Wire them up using standard pointer and wheel events:

let pointerDown = false;
let pointerButton = 0;
let lastX = 0;
let lastY = 0;

canvas.addEventListener('pointerdown', (e) => {
  pointerDown = true;
  pointerButton = e.button;
  lastX = e.clientX;
  lastY = e.clientY;
  canvas.setPointerCapture(e.pointerId);
});

canvas.addEventListener('pointermove', (e) => {
  if (!pointerDown) return;
  const dx = e.clientX - lastX;
  const dy = e.clientY - lastY;
  lastX = e.clientX;
  lastY = e.clientY;
  if (pointerButton === 2 || e.shiftKey) {
    camera.translate(dx, dy);
  } else {
    camera.rotate(dx, dy);
  }
  startLoop();
});

canvas.addEventListener('pointerup', () => { pointerDown = false; });
canvas.addEventListener('contextmenu', (e) => { if (running) e.preventDefault(); });

canvas.addEventListener('wheel', (e) => {
  e.preventDefault();
  camera.zoomWheel(e.deltaY, e.offsetX, e.offsetY);
  startLoop();
}, { passive: false });

setPointerCapture ensures drag events continue even when the pointer leaves the canvas.
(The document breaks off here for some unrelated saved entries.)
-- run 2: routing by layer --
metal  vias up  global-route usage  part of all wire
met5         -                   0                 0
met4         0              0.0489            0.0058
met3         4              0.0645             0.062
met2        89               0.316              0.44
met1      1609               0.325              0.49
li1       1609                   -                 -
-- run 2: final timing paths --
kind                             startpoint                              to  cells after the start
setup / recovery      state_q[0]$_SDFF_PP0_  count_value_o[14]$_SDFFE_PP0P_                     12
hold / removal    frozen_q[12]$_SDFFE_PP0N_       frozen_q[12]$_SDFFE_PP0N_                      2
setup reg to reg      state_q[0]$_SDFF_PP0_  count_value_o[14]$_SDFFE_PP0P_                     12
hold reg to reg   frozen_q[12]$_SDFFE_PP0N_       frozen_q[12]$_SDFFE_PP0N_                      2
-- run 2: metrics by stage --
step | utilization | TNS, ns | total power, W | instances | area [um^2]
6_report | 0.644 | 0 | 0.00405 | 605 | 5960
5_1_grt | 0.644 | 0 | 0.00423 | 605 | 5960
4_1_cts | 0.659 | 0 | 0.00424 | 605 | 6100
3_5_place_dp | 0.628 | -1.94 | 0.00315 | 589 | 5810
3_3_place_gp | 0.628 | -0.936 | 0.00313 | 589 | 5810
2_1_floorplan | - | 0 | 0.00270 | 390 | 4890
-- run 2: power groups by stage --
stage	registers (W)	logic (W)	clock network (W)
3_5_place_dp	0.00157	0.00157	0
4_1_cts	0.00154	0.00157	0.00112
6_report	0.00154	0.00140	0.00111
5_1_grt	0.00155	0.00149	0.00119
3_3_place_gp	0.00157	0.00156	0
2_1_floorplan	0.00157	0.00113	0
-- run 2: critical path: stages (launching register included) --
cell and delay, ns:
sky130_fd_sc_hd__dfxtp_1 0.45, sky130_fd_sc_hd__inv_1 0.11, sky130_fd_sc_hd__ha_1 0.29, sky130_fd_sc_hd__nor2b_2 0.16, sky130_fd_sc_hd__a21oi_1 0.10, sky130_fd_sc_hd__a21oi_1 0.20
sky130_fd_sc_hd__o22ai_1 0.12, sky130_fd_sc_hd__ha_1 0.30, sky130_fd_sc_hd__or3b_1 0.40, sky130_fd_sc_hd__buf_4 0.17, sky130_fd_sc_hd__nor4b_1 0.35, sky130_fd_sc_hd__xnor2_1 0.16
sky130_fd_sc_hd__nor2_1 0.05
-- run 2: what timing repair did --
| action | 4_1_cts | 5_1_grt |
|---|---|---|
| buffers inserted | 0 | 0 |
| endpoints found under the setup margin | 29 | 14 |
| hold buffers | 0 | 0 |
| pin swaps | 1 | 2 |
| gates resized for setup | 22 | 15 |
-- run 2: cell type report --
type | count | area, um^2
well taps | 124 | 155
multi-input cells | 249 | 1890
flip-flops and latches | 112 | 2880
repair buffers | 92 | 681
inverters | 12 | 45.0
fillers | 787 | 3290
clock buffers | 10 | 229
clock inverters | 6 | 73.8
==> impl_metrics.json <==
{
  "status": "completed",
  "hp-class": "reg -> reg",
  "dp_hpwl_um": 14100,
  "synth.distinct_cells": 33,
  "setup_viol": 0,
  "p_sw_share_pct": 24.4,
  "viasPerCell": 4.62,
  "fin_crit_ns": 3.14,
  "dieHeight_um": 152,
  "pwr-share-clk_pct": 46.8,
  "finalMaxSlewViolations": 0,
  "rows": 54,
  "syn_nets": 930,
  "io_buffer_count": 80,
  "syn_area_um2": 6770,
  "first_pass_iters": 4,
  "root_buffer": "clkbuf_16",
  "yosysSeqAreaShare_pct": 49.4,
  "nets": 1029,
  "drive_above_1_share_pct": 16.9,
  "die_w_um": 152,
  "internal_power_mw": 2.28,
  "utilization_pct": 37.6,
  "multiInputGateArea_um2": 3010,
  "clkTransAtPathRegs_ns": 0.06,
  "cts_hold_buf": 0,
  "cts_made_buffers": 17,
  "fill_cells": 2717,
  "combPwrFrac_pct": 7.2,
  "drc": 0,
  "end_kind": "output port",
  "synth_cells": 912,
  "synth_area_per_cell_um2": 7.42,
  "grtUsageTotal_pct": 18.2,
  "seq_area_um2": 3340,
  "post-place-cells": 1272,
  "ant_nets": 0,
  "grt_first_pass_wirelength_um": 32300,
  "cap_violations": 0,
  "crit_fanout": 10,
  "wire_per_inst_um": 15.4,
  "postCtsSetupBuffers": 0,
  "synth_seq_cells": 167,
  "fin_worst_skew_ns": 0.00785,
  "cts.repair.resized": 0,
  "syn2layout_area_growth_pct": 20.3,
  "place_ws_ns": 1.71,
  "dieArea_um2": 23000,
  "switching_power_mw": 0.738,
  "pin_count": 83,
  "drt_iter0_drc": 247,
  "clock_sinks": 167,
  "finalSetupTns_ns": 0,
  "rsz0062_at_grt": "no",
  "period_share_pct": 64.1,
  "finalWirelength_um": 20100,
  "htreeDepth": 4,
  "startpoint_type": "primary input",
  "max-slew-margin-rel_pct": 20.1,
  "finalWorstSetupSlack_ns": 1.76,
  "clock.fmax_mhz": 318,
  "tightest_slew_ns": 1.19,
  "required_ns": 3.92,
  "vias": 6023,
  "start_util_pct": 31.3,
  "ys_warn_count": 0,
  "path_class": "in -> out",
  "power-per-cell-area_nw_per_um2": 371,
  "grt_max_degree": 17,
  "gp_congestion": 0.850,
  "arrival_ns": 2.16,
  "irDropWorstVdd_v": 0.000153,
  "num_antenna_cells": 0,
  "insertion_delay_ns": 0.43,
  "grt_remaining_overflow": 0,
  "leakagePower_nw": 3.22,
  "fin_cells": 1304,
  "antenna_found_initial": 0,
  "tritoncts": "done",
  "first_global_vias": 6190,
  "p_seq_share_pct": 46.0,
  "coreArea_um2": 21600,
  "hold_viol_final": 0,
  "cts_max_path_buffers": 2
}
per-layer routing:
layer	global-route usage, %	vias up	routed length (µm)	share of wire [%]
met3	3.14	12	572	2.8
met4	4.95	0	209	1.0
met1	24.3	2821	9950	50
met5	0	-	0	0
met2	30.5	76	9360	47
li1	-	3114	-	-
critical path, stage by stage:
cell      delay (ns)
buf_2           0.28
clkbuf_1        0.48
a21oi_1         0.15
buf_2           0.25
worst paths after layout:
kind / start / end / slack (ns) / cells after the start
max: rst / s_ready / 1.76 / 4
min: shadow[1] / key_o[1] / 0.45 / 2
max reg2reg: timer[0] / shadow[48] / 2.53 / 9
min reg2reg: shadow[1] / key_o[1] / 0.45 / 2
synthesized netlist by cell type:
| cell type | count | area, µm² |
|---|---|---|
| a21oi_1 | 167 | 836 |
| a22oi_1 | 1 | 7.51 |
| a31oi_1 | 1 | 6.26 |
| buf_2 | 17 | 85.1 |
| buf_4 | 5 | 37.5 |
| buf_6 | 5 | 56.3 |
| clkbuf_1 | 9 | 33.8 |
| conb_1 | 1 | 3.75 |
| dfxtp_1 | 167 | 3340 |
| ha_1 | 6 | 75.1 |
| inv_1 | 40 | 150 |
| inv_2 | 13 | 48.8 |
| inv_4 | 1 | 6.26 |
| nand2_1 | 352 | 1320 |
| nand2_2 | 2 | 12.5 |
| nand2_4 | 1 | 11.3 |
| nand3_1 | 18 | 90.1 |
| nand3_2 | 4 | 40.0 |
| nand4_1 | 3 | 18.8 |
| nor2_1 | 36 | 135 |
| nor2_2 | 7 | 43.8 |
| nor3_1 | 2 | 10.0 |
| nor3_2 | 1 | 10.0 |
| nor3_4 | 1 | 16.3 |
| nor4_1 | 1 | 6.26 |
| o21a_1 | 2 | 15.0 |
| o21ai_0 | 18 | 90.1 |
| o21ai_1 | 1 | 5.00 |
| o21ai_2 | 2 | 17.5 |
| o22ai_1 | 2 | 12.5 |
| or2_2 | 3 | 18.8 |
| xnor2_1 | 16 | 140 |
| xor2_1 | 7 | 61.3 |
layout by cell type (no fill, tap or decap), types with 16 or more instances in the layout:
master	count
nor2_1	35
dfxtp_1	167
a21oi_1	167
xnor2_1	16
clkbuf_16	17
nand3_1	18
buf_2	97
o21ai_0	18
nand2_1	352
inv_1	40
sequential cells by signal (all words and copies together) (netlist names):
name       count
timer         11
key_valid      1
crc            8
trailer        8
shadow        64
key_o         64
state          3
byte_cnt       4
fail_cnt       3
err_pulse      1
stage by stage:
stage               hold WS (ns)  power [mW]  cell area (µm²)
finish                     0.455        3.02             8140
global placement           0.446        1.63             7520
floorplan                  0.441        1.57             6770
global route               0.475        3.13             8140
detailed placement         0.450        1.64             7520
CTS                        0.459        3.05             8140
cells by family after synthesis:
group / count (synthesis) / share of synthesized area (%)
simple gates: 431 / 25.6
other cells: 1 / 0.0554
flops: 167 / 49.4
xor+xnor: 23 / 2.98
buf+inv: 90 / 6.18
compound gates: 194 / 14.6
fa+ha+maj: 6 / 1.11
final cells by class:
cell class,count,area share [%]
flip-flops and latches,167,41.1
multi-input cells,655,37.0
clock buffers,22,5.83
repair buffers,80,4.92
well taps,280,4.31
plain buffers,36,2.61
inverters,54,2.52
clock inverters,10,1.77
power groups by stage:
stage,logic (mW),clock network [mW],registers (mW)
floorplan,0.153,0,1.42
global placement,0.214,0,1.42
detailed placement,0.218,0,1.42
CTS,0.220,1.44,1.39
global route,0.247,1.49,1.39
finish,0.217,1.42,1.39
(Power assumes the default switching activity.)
`src/rtl/jump_request_gen.sv`:
```
// jump_request_gen
// Initiator side of the menu jump handshake. A synchronised, debounced
// push-button press or an auto-demo timer tick becomes a single-cycle JPulse
// toward the sprite. A pulse is only fired while the sprite reports idle.
// One request can be held back while a jump is already in flight. The block
// watches the sprite's jump/done_move response, flags a sprite that never
// acknowledges, and counts completed jumps.

module jump_request_gen #(
    parameter int SYNC_STAGES     = 2,
    parameter int DEBOUNCE_CYCLES = 500000,
    parameter int AUTO_PERIOD     = 50000000,
    parameter int ACK_TIMEOUT     = 1024,
    parameter int CNT_W           = 8
) (
    input  logic             clk,
    input  logic             reset,
    input  logic             btn_raw,
    input  logic             auto_en,
    input  logic             jump,
    input  logic             done_move,
    output logic             JPulse,
    output logic             busy,
    output logic             pending,
    output logic             ack_timeout,
    output logic [CNT_W-1:0] jump_count
);

    localparam int DB_W = (DEBOUNCE_CYCLES > 2) ? $clog2(DEBOUNCE_CYCLES) : 1;
    localparam int AU_W = (AUTO_PERIOD > 2) ? $clog2(AUTO_PERIOD) : 1;
    localparam int TO_W = (ACK_TIMEOUT > 2) ? $clog2(ACK_TIMEOUT) : 1;

    localparam logic [DB_W-1:0] DB_LAST = DB_W'(DEBOUNCE_CYCLES - 1);
    localparam logic [AU_W-1:0] AU_LAST = AU_W'(AUTO_PERIOD - 1);
    localparam logic [TO_W-1:0] TO_LAST = TO_W'(ACK_TIMEOUT - 1);

    typedef enum logic [1:0] {
        ST_IDLE      = 2'd0,
        ST_FIRE      = 2'd1,
        ST_WAIT_ACK  = 2'd2,
        ST_WAIT_DONE = 2'd3
    } state_t;

    logic [SYNC_STAGES-1:0] sync_r;
    logic                   synced_s;
    logic [DB_W-1:0]        db_cnt_r;
    logic                   stable_r;
    logic                   btn_req_r;
    logic [AU_W-1:0]        auto_cnt_r;
    logic                   auto_run_s;
    logic                   auto_req_s;
    logic                   req_s;
    state_t                 state_r;
    logic [TO_W-1:0]        to_cnt_r;
    logic                   jpulse_r;
    logic                   busy_r;
    logic                   pending_r;
    logic                   ack_timeout_r;
    logic [CNT_W-1:0]       jump_count_r;

    assign synced_s = sync_r[SYNC_STAGES-1];

    // Metastability synchroniser: the only logic that samples btn_raw.
    always_ff @(posedge clk or negedge reset) begin
        if (!reset) begin
            sync_r <= {SYNC_STAGES{1'b0}};
        end else begin
            sync_r <= {sync_r[SYNC_STAGES-2:0], btn_raw};
        end
    end

    // Debouncer: the level flips only after the synced input has disagreed for
    // DEBOUNCE_CYCLES in a row. Only a rising flip raises a one-cycle request.
    always_ff @(posedge clk or negedge reset) begin
        if (!reset) begin
            db_cnt_r  <= {DB_W{1'b0}};
            stable_r  <= 1'b0;
            btn_req_r <= 1'b0;
        end else begin
            btn_req_r <= 1'b0;
            if (synced_s != stable_r) begin
                if (db_cnt_r == DB_LAST) begin
                    stable_r  <= synced_s;
                    db_cnt_r  <= {DB_W{1'b0}};
                    btn_req_r <= synced_s;
                end else begin
                    db_cnt_r <= db_cnt_r + DB_W'(1);
                end
            end else begin
                db_cnt_r <= {DB_W{1'b0}};
            end
        end
    end

    // The auto-demo timer only runs while the handshake is completely at rest,
    // so it restarts from zero after every jump.
    assign auto_run_s = auto_en && (state_r == ST_IDLE) && !pending_r;
    assign auto_req_s = auto_run_s && (auto_cnt_r == AU_LAST);
    assign req_s      = btn_req_r | auto_req_s;

    // Auto-demo period counter.
    always_ff @(posedge clk or negedge reset) begin
        if (!reset) begin
            auto_cnt_r <= {AU_W{1'b0}};
        end else if (!auto_run_s || (auto_cnt_r == AU_LAST)) begin
            auto_cnt_r <= {AU_W{1'b0}};
        end else begin
            auto_cnt_r <= auto_cnt_r + AU_W'(1);
        end
    end

    // Handshake FSM with registered JPulse/busy/pending/ack_timeout/count.
    always_ff @(posedge clk or negedge reset) begin
        if (!reset) begin
            state_r       <= ST_IDLE;
            to_cnt_r      <= {TO_W{1'b0}};
            jpulse_r      <= 1'b0;
            busy_r        <= 1'b0;
            pending_r     <= 1'b0;
            ack_timeout_r <= 1'b0;
            jump_count_r  <= {CNT_W{1'b0}};
        end else begin
            jpulse_r <= 1'b0;
            // A request arriving mid-handshake is queued one deep. Further
            // requests are absorbed while the queue is already full.
            if ((state_r != ST_IDLE) && req_s) begin
                pending_r <= 1'b1;
            end
            case (state_r)
                ST_IDLE: begin
                    if ((req_s || pending_r) && done_move) begin
                        state_r   <= ST_FIRE;
                        jpulse_r  <= 1'b1;
                        busy_r    <= 1'b1;
                        pending_r <= 1'b0;
                    end else if (req_s) begin
                        pending_r <= 1'b1;
                    end
                end
                ST_FIRE: begin
                    state_r  <= ST_WAIT_ACK;
                    to_cnt_r <= {TO_W{1'b0}};
                end
                ST_WAIT_ACK: begin
                    if (jump) begin
                        state_r <= ST_WAIT_DONE;
                    end else if (to_cnt_r == TO_LAST) begin
                        state_r       <= ST_IDLE;
                        busy_r        <= 1'b0;
                        ack_timeout_r <= 1'b1;
                    end else begin
                        to_cnt_r <= to_cnt_r + TO_W'(1);
                    end
                end
                ST_WAIT_DONE: begin
                    if (done_move && !jump) begin
                        state_r      <= ST_IDLE;
                        busy_r       <= 1'b0;
                        jump_count_r <= jump_count_r + CNT_W'(1);
                    end
                end
                default: begin
                    state_r   <= ST_IDLE;
                    busy_r    <= 1'b0;
                    pending_r <= 1'b0;
                end
            endcase
        end
    end

    assign JPulse      = jpulse_r;
    assign busy        = busy_r;
    assign pending     = pending_r;
    assign ack_timeout = ack_timeout_r;
    assign jump_count  = jump_count_r;

endmodule
```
The contextmenu handler prevents the browser menu from appearing on right-click while the renderer is running; when stopped, right-click opens the browser menu (e.g. to save the image). Each interaction calls startLoop() to resume rendering if it has stopped.

Render Loop

Each frame, call camera.update() to apply pending manipulations, then call renderer.copyCamera() to push the camera state to the renderer:

const maxSamples = 1000;
let running = false;
let previousTime = performance.now();

function startLoop() {
  if (running) return;
  running = true;
  previousTime = performance.now();
  renderer.frameCount = 0;
  requestAnimationFrame(tick);
}

function tick(currentTime) {
  const elapsed = currentTime - previousTime;
  previousTime = currentTime;

  camera.update(elapsed);
  renderer.copyCamera(camera);

  renderer.updateAsync(elapsed);
  renderer.renderAsync(elapsed);

  if (renderer.frameCount < maxSamples) {
    requestAnimationFrame(tick);
  } else {
    running = false;
  }
}
startLoop();

The loop stops after maxSamples frames. When the user interacts with the camera, startLoop() resets the frame count and resumes rendering. Each camera move causes the image to re-converge from scratch.